ROME
Vatican Radio
From darkness to light. From pain and hurt, to healing and hope. That was the symbolic sense of the penitential liturgy led by Canadian Cardinal Marc Ouellet, head of the Vatican’s Congregation for Bishops, as a central part of the four day symposium. Appropriately since it is the Jesuit run Gregorian University that has been a driving force behind this conference, the liturgy was held in the great baroque church of St Ignatius, dedicated to the founder of the Society of Jesus. Beneath the masterly ceiling fresco by Andrea del Pozzo, a small procession of bishops, priests, and lay people entered the dark and silent church as images were projected onto a screen beside a simple wooden crucifix. They showed the beauty of God’s creation, images of nature and new life, children of different countries and cultures. But then a dramatic change of tone as the slides showed man’s destruction of the environment, our greed and violence, racism and conflicts that remind us all of our need for forgiveness.

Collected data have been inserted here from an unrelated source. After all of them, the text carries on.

**config.mk**
```make
export PLATFORM = sky130hd
export DESIGN_NAME = medical_pixel_sample_normalizer
export DESIGN_NICKNAME = d
export VERILOG_FILES = /design/src/mpsn_pkg.sv /design/src/mpsn_cfg.sv /design/src/mpsn_norm.sv /design/src/medical_pixel_sample_normalizer.sv
export SDC_FILE = /design/constraint.sdc
export NUM_CORES = 1
export LEC_CHECK = 0
export ABC_CLOCK_PERIOD_IN_PS = 6470
export BUFFER_PORTS_ARGS = -buffer_cell sky130_fd_sc_hd__buf_2
export CORE_ASPECT_RATIO = 0.9
export CORE_MARGIN = 5
export CORE_UTILIZATION = 56
export CTS_BUF_LIST = sky130_fd_sc_hd__clkbuf_4 sky130_fd_sc_hd__clkbuf_8 sky130_fd_sc_hd__clkbuf_16
export CTS_CLUSTER_DIAMETER = 30
export CTS_CLUSTER_SIZE = 12
export DETAILED_ROUTE_END_ITERATION = 7
export GPL_TIMING_DRIVEN = 0
export HOLD_SLACK_MARGIN = 0.1
export PLACE_DENSITY = 0.88
export SYNTH_ARGS = -nofsm -noshare
export SYNTH_HDL_FRONTEND = slang
export SYNTH_HIERARCHICAL = 1
export SYNTH_SLANG_ARGS = --single-unit
```
**constraint.sdc**
```tcl
create_clock -name clk -period 6.47 [get_ports clk]
set_input_delay 0.647 -clock clk [delete_from_list [all_inputs] [get_ports clk]]
set_output_delay 0.647 -clock clk [all_outputs]
set_load 0.02 [all_outputs]
```
**src/mpsn_pkg.sv**
```systemverilog
// shared types and register codes for the pixel sample normalizer
`default_nettype none
package mpsn_pkg;

	localparam int unsigned SampleW = 16;
	localparam int unsigned CfgIdxW = 3;
	localparam int unsigned CfgDataW = 5;

	// register indexes on the configuration port
	typedef enum logic [CfgIdxW-1:0] {
		REG_BYTE_SWAP   = 3'd0,
		REG_INVERT      = 3'd1,
		REG_WIDE        = 3'd2,
		REG_STORED_BITS = 3'd3,
		REG_TOP_BIT     = 3'd4,
		REG_SIGNED      = 3'd5
	} reg_idx_t;

	typedef struct packed {
		logic       byte_swap_enable;
		logic       invert_enable;
		logic       wide_samples;
		logic [4:0] stored_bits;
		logic [3:0] top_bit;
		logic       signed_samples;
	} cfg_t;

	localparam cfg_t CfgReset = '{
		byte_swap_enable: 1'b0,
		invert_enable:    1'b0,
		wide_samples:     1'b1,
		stored_bits:      5'd16,
		top_bit:          4'd15,
		signed_samples:   1'b0
	};

endpackage
`default_nettype wire

```
**src/mpsn_cfg.sv**
```systemverilog
// configuration register file of the pixel sample normalizer
`default_nettype none
module mpsn_cfg (
	input  wire logic                          clk,
	input  wire logic                          arst_n,
	input  wire logic                          cfg_valid,
	input  wire logic [mpsn_pkg::CfgIdxW-1:0]  cfg_index,
	input  wire logic [mpsn_pkg::CfgDataW-1:0] cfg_data,
	output mpsn_pkg::cfg_t                     cfg
);

	mpsn_pkg::cfg_t cfg_q;

	always_ff @(posedge clk or negedge arst_n) begin
		if (!arst_n) begin
			cfg_q <= mpsn_pkg::CfgReset;
		end else if (cfg_valid) begin
			unique case (mpsn_pkg::reg_idx_t'(cfg_index))
				mpsn_pkg::REG_BYTE_SWAP:   cfg_q.byte_swap_enable <= cfg_data[0];
				mpsn_pkg::REG_INVERT:      cfg_q.invert_enable    <= cfg_data[0];
				mpsn_pkg::REG_WIDE:        cfg_q.wide_samples     <= cfg_data[0];
				mpsn_pkg::REG_STORED_BITS: cfg_q.stored_bits      <= cfg_data;
				mpsn_pkg::REG_TOP_BIT:     cfg_q.top_bit          <= cfg_data[3:0];
				mpsn_pkg::REG_SIGNED:      cfg_q.signed_samples   <= cfg_data[0];
				default: ; // unused indexes are dropped
			endcase
		end
	end

	assign cfg = cfg_q;

endmodule
`default_nettype wire

```
**src/mpsn_norm.sv**
```systemverilog
// combinational swap, inversion and stored-bit extraction of one sample
`default_nettype none
module mpsn_norm (
	input  wire mpsn_pkg::cfg_t                cfg,
	input  wire logic [mpsn_pkg::SampleW-1:0]  sample_raw,
	output logic [mpsn_pkg::SampleW-1:0]       sample_norm
);

	logic [4:0]  st;
	logic [16:0] mask_w;
	logic [15:0] mask;
	logic [15:0] swapped;
	logic [15:0] inverted;
	logic [4:0]  hi;
	logic [3:0]  sh;
	logic [15:0] shifted;
	logic [3:0]  sign_idx;
	logic [15:0] ext;
	logic [15:0] wide_res;
	logic [7:0]  narrow_res;

	always_comb begin
		// clamp stored bits to 1..16
		if (cfg.stored_bits == 5'd0)
			st = 5'd1;
		else if (cfg.stored_bits > 5'd16)
			st = 5'd16;
		else
			st = cfg.stored_bits;

		mask_w = (17'd1 << st) - 17'd1;
		mask   = mask_w[15:0];

		swapped = cfg.byte_swap_enable ? {sample_raw[7:0], sample_raw[15:8]} : sample_raw;

		if (!cfg.invert_enable)
			inverted = swapped;
		else if (cfg.signed_samples)
			inverted = ~swapped;
		else
			inverted = mask - swapped;

		// shift so the top stored bit lands at st-1
		hi = {1'b0, cfg.top_bit} + 5'd1;
		sh = (hi > st) ? 4'(hi - st) : 4'd0;
		shifted = inverted >> sh;

		sign_idx = 4'(st - 5'd1);
		ext      = 16'hffff << sign_idx;

		if (st < 5'd16) begin
			if (cfg.signed_samples && shifted[sign_idx])
				wide_res = shifted | ext;
			else
				wide_res = shifted & mask;
		end else begin
			wide_res = inverted;
		end

		narrow_res = cfg.invert_enable ? ~sample_raw[7:0] : sample_raw[7:0];

		sample_norm = cfg.wide_samples ? wide_res : {8'h00, narrow_res};
	end

endmodule
`default_nettype wire

```
**src/medical_pixel_sample_normalizer.sv**
```systemverilog
// top level of the grey pixel sample normalizer
// an accepted word passes through the input register and then the result register to the output
// throughput: one word per cycle sustained, limited only by downstream ready
// in_ready falls only when both the input and the result register hold a waiting word
// reset: arst_n asynchronous, clears both valid flags and loads the register defaults
// (16-bit unsigned samples, 16 stored bits, top bit 15, no swap, no inversion)
`default_nettype none
module medical_pixel_sample_normalizer (
	input  wire logic                          clk,
	input  wire logic                          arst_n,
	// configuration write channel
	input  wire logic                          cfg_valid,
	output logic                               cfg_ready,
	input  wire logic [mpsn_pkg::CfgIdxW-1:0]  cfg_index,
	input  wire logic [mpsn_pkg::CfgDataW-1:0] cfg_data,
	// sample input channel
	input  wire logic                          in_valid,
	output logic                               in_ready,
	input  wire logic [mpsn_pkg::SampleW-1:0]  sample_in,
	// sample output channel
	output logic                               out_valid,
	input  wire logic                          out_ready,
	output logic [mpsn_pkg::SampleW-1:0]       sample_out
);

	mpsn_pkg::cfg_t cfg;

	// stage 1: raw sample register
	logic                         valid_s1;
	logic [mpsn_pkg::SampleW-1:0] sample_s1;
	// stage 2: result register feeding the output ports
	logic                         valid_s2;
	logic [mpsn_pkg::SampleW-1:0] sample_s2;

	logic                         adv_s2;
	logic                         adv_s1;
	logic [mpsn_pkg::SampleW-1:0] norm_word;

	// registers always writable; user writes only while stream is idle, block does not enforce it
	assign cfg_ready = 1'b1;

	mpsn_cfg u_cfg (
		.clk       (clk),
		.arst_n    (arst_n),
		.cfg_valid (cfg_valid),
		.cfg_index (cfg_index),
		.cfg_data  (cfg_data),
		.cfg
	);

	// result register can take a word when empty or draining this cycle
	assign adv_s2   = !valid_s2 || out_ready;
	// input register can take a word when empty or passing its word on
	assign adv_s1   = !valid_s1 || adv_s2;
	assign in_ready = adv_s1;

	always_ff @(posedge clk or negedge arst_n) begin
		if (!arst_n) begin
			valid_s1 <= 1'b0;
			valid_s2 <= 1'b0;
		end else begin
			if (adv_s1)
				valid_s1 <= in_valid;
			if (adv_s2)
				valid_s2 <= valid_s1;
		end
	end

	// payload needs no reset
	always_ff @(posedge clk) begin
		if (adv_s1 && in_valid)
			sample_s1 <= sample_in;
		if (adv_s2 && valid_s1)
			sample_s2 <= norm_word;
	end

	// swap, invert, extract stored bits between the two registers
	mpsn_norm u_norm (
		.cfg,
		.sample_raw  (sample_s1),
		.sample_norm (norm_word)
	);

	assign out_valid  = valid_s2;
	assign sample_out = sample_s2;

endmodule
`default_nettype wire

```
==> reports/qor.txt <==
FFs w/ async S/R, synth - 31.9%
Detail-routed via count per cell - 7.26
Placed Cells - 911
Worst setup EP type - flip-flop
Path category of the worst min-delay check - input pin to asynchronous set/reset pin
Global-route usage over all layers - 33.1%
Final Instance Count excl. Fillers - 949
Net count, final - 873
Part of the power in registers - 9.6%
Clock latency of the later-clocked register in the worst-skew pair - 300 ps
Net switching share of the total power - 55.6%
Synth unique cells - 109
Ranking of synthesized cells by area - edfxtp_1 (16%), ha_1 (5.5%), a21oi_1 (5.0%)
Overall die area - 0.0131 mm²
Least setup slack across all paths after layout - -75.7 ps
Worst-path fanout max - 10
Internal power consumption - 0.00205 W
Data required, critical path - 6600 ps
Sequential area share after synthesis - 22.0%
Most common cell after layout, fill and taps aside - nand2_1
Share of power burned in combinational logic - 83.8%
Clock group share of total power - 6.5%
Number of top-level design ports - 48
Synthesized instance count - 732
Gpl congestion - 1.04
CTS tree - built
Compound-cell area share of the yosys netlist - 33.4%
Critical path launch point type - flip-flop
Fraction of synthesized cell area in xor and xnor cells - 4.30%
Number of buffers between clock root and the deepest sink - 2
Setup slack of the most critical reg-to-reg path - -80 ps
Number of nets produced by synthesis - 790
Most repeated library cell on the critical path - buf_6
Multiplexer share of the synthesized area - 8.62%
Worst R2R End - sample_out[14]
Part of the cycle the worst path needs - 101%
Post-CTS Hold Buffers - 0
Post-placement setup slack - -1390 ps
IR drop worst, VDD - 0.000308 V
Status - complete, but fails checks
Mean routed wirelength per cell - 24.4 µm
Count of flip-flops with a built-in enable after synthesis - 32
Starting utilization of the core area - 56.8%
Initial antenna violation count - 0
Violations in the final reports - setup timing
Highest-count cells in the layout ignoring fill and taps - nand2_1 (64), a21oi_1 (55), buf_2 (50), nor2_1 (38), buf_4 (37)
Pre-antenna DRT Iters - 6
Final setup fails - 7
Fraction of final layout cells with drive strength greater than 1 - 29.8%
Netlist area before placement - 0.00611 mm²
Count of maximum capacitance violations - 0
Vias - 6,885
Number of synthesis warnings - 6
Final routed DRC violation total - 0
Number of global-route vias before repair - 6,100
Simple-gate portion of the synthesized area - 20.4%
Crit-path max cell delay - 500 ps
Combinational family with the most area after synthesis - compound AO/OA/AOI/OAI gates
Total grt overflow - 0
Peak clock frequency supported by timing - 0.153 GHz
Post-Route WL - 23.2 mm
Total half-perimeter wirelength after legalization and detailed placement - 16.7 mm
Floorplan Core Area - 0.0108 mm²
Global-route wire length before repair - 33.8 mm
Net switching power - 0.00256 W
Routed Antenna Nets - 0
Critical path type - flip-flop to flip-flop
Floorplan die height - 109 µm
Num CTS Buffers - 5
Max-slew headroom - 20.1%
Port Buffer Count - 46
Register bit total from synthesis - 47
Width of the chip - 120 µm
Synthesis-to-layout area growth - 21.5%
Pwr/cell area - 621 mW/mm²
Slew Viols, Final - 0
Number of hold-slack violations in the final timing report - 0
Number of antenna diodes - 0
Worst setup skew after layout - 4.92 ps
Cell taking the most area after synthesis - edfxtp_1
Number of levels the H-tree was split into - 2
Crit path max-delay cell type - or4b_1
Launch point of the worst reg-to-reg path - u_cfg/cfg[8]
Leakage power - 2.80 nW
Post-layout util - 69.0%
Most common flop cell mapped by yosys - edfxtp_1
Clock Sink Count - 47
Clock transition at the registers of the reported paths - 70 ps
Largest net degree at the start of global routing - 17
Cell at the root of the clock tree - clkbuf_16
Violation count after the first detailed-route iteration - 1,194
Actual slew at the worst max-slew pin - 1190 ps
Min Clock Period, post-route - 6550 ps
Worst r2r path cells - 31
CP arrival - 6670 ps
Standard-cell row count - 36
Worst hold slack - 241 ps
Yosys top cell area share - 15.7%
Post-Syn Area per Cell - 8.35 µm²
Adder-Cell Fraction of Synth Area - 6.18%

In his homily Cardinal Ouellet spoke of the scandal and shame of sexual abuse, a crime he said which causes a sense of death for the innocent victims. He spoke too of the sins of church leaders who often knew what their priests were doing but failed to stop the abuse. He said, “Sometimes the violence was committed by deeply disturbed persons, or by those who had themselves been abused. It was necessary to take action concerning them and to prevent them from continuing any form of ministry for which they were obviously not suitable. This was not always done properly, and once again we apologise to the victims.”